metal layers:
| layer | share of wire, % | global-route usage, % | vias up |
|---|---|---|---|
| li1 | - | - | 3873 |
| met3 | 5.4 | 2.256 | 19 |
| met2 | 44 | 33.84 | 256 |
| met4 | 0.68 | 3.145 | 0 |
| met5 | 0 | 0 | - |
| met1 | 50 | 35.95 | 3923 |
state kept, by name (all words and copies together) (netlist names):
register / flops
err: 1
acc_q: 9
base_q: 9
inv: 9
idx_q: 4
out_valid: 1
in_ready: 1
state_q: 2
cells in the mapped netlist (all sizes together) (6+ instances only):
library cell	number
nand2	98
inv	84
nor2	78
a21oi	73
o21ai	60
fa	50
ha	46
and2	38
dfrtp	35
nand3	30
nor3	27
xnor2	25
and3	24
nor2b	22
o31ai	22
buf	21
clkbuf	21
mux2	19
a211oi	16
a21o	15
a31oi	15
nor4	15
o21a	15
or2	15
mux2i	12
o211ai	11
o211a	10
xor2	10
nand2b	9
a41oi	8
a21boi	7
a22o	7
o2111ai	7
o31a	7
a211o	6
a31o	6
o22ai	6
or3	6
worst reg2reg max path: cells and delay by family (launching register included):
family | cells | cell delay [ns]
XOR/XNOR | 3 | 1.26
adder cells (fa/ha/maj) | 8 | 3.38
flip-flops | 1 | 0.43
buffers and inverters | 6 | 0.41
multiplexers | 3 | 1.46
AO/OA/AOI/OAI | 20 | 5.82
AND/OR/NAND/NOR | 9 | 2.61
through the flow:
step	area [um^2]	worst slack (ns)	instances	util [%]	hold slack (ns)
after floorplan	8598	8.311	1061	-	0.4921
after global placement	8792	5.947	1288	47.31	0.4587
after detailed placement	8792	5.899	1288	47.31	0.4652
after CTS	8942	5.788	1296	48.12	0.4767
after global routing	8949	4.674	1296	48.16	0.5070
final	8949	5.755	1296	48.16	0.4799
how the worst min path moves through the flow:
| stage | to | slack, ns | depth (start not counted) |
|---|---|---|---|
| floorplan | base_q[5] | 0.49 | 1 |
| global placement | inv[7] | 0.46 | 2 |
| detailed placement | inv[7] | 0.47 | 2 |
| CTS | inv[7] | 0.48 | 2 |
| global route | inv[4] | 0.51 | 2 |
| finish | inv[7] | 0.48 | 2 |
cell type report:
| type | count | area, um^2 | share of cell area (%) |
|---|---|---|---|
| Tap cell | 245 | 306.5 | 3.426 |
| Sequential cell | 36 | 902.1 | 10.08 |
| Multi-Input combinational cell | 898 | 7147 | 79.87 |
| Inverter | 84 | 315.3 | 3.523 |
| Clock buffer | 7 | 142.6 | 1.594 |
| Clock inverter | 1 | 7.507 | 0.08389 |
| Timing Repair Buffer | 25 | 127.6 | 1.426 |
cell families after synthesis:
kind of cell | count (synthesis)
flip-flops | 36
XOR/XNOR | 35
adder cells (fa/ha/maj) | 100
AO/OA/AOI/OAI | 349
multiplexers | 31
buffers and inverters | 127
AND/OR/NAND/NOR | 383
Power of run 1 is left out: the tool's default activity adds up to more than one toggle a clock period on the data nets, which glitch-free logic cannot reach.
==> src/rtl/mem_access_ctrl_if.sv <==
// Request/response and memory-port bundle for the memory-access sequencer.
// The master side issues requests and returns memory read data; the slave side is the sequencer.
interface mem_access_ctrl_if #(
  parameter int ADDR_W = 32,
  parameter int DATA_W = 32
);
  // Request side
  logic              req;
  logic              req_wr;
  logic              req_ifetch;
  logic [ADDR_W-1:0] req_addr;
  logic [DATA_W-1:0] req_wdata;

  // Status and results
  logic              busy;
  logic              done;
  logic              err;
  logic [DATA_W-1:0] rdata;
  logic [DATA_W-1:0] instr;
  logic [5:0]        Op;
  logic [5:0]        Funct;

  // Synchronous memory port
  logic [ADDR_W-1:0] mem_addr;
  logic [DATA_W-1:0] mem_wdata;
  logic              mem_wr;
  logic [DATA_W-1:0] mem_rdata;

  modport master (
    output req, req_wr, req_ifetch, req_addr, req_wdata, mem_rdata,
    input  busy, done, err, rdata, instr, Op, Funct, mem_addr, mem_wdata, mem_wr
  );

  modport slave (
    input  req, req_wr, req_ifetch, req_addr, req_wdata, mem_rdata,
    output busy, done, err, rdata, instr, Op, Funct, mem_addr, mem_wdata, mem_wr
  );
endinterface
··········
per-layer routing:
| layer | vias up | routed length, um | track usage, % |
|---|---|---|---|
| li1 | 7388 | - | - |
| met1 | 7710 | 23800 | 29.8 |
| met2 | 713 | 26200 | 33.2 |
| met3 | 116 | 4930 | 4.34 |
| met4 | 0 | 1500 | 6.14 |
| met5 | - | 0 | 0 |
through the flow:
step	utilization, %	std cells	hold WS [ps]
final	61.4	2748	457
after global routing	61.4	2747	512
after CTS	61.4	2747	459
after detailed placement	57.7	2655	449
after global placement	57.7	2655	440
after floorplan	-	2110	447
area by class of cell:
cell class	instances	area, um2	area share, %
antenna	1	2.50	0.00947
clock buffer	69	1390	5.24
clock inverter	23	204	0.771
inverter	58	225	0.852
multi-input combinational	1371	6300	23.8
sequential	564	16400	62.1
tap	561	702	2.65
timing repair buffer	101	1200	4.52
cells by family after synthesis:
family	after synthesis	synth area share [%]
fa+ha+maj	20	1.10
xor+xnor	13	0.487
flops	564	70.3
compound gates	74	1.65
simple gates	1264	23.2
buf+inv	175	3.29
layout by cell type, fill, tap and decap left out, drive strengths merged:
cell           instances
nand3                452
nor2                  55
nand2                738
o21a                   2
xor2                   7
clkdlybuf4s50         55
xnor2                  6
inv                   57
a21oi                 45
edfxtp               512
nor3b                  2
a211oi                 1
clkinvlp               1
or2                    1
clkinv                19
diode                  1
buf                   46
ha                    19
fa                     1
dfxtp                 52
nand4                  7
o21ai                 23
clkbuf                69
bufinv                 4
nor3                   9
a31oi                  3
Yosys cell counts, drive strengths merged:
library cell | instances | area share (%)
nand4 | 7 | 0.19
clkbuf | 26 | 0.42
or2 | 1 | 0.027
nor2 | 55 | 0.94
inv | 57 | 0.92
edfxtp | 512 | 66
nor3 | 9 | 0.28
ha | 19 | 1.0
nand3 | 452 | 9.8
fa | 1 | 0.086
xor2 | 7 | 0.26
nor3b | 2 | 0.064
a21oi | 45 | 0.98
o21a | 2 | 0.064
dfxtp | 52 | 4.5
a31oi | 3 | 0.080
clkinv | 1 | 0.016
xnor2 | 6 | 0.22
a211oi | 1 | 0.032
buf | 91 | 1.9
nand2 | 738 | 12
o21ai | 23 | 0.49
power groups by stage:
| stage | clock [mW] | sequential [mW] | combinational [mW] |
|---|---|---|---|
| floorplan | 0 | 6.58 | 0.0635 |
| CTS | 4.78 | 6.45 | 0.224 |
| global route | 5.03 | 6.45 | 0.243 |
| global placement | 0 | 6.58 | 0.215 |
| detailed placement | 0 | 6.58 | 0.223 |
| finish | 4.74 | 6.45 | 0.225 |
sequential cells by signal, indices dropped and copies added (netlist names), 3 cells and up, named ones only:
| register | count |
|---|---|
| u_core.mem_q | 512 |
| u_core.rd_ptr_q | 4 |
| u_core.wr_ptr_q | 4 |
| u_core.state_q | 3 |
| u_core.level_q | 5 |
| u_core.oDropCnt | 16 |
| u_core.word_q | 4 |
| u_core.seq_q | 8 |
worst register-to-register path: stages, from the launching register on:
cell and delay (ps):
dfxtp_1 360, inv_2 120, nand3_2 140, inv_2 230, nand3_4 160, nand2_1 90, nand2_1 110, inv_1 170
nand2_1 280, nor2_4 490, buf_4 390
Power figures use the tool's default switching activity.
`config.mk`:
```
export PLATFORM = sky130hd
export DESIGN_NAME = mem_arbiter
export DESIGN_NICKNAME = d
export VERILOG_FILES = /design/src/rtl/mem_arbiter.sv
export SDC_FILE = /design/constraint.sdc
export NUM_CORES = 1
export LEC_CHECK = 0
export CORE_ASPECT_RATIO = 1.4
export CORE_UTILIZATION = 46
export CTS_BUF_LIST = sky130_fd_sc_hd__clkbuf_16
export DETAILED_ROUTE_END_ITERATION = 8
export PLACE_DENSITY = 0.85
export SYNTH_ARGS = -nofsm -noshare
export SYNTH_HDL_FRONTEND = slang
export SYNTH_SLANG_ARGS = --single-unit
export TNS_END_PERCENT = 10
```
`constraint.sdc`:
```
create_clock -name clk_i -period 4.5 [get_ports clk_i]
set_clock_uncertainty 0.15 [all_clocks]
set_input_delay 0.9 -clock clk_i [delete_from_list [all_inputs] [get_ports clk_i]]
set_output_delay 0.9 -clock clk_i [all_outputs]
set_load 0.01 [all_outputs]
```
··········
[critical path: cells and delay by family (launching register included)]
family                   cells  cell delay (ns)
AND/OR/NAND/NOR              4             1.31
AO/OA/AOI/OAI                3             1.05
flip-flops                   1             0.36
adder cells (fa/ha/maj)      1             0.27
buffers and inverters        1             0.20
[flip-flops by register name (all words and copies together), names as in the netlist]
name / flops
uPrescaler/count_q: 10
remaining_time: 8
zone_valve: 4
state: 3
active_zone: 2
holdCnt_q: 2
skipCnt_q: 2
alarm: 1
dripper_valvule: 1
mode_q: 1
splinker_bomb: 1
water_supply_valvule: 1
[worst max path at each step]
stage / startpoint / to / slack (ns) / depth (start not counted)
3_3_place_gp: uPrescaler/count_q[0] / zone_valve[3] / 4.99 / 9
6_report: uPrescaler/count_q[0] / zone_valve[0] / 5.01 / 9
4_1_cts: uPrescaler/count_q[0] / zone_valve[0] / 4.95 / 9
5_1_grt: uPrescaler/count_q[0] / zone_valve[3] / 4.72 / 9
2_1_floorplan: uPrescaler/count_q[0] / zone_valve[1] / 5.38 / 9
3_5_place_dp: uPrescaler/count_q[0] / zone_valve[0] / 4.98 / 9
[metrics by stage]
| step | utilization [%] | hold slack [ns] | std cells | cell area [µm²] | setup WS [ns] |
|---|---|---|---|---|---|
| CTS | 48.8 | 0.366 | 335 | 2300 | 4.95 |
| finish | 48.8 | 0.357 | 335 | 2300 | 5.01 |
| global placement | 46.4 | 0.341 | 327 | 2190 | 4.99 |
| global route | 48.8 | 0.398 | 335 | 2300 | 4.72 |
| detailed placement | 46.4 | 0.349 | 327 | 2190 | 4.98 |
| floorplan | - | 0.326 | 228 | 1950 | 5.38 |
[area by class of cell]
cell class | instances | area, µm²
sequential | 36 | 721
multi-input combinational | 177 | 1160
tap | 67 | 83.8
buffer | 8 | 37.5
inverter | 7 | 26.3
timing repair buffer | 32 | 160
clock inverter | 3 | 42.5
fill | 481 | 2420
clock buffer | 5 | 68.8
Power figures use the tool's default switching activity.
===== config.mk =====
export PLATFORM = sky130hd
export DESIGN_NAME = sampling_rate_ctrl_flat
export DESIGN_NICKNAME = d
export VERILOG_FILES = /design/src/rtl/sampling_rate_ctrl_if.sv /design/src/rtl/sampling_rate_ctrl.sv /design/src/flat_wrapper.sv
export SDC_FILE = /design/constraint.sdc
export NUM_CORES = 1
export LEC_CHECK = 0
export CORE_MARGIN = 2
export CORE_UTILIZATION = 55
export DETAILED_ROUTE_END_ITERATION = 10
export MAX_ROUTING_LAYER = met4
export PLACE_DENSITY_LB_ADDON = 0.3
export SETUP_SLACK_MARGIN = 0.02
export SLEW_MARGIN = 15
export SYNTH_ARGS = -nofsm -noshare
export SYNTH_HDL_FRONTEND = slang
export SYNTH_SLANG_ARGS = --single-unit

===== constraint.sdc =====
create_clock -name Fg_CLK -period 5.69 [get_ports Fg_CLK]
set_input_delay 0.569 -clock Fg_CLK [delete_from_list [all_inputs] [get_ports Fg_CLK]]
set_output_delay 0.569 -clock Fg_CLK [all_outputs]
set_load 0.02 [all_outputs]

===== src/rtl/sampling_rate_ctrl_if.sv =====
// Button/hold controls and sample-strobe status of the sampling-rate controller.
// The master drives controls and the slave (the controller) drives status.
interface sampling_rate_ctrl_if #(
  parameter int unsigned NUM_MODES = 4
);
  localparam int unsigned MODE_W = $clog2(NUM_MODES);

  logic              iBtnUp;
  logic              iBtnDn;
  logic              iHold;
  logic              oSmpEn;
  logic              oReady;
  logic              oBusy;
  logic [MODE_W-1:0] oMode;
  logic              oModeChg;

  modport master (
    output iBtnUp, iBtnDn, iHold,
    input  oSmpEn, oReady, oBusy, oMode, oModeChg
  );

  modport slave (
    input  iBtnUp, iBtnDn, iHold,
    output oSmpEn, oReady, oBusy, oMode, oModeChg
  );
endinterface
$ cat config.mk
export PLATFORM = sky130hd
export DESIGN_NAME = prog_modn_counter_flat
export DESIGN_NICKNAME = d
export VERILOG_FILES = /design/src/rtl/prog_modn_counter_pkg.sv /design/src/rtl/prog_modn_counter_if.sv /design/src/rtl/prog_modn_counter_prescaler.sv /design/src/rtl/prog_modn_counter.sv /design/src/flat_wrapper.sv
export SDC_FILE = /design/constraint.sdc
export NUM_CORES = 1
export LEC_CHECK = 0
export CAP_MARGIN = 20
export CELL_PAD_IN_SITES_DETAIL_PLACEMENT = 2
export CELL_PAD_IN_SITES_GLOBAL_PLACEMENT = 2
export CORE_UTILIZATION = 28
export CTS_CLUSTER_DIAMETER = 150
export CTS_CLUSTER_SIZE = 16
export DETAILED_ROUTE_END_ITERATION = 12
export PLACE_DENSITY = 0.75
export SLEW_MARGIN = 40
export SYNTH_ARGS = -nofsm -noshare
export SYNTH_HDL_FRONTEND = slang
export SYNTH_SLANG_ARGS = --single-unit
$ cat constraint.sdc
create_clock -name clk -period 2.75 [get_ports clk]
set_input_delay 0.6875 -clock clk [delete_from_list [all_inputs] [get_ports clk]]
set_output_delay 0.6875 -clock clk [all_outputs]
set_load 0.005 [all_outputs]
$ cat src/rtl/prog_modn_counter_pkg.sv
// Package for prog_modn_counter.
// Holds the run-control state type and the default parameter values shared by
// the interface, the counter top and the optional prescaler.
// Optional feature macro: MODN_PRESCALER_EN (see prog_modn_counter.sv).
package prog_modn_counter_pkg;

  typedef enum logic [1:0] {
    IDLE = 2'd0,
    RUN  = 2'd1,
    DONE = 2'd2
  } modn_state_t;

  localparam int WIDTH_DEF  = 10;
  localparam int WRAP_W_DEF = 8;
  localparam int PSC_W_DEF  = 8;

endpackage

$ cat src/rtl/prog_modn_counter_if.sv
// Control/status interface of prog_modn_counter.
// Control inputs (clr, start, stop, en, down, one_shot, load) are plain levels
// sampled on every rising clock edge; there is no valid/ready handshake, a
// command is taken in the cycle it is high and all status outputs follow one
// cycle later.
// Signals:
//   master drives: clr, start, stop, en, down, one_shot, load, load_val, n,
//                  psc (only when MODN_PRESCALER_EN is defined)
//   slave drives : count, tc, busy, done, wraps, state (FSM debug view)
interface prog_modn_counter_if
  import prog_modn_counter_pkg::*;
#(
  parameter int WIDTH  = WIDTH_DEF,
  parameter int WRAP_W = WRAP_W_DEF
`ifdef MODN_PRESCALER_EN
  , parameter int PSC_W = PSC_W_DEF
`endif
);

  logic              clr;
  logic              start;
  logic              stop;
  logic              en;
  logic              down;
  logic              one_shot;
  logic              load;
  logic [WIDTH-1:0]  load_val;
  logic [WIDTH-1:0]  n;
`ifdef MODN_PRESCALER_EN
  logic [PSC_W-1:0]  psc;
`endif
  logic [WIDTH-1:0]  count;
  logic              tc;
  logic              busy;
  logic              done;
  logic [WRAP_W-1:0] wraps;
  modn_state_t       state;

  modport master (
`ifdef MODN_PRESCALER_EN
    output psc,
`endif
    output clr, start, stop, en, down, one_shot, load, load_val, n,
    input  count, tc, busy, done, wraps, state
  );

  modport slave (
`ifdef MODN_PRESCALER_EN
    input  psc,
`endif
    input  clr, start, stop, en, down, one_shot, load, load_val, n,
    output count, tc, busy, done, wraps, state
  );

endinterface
··········
For this exercise, gather every line of the data that contains the word "copies".

state kept, by name (all words and copies together) (netlist names):
sequential cells by signal, indices dropped and copies added (netlist names), 3 cells and up, named ones only:
[flip-flops by register name (all words and copies together), names as in the netlist]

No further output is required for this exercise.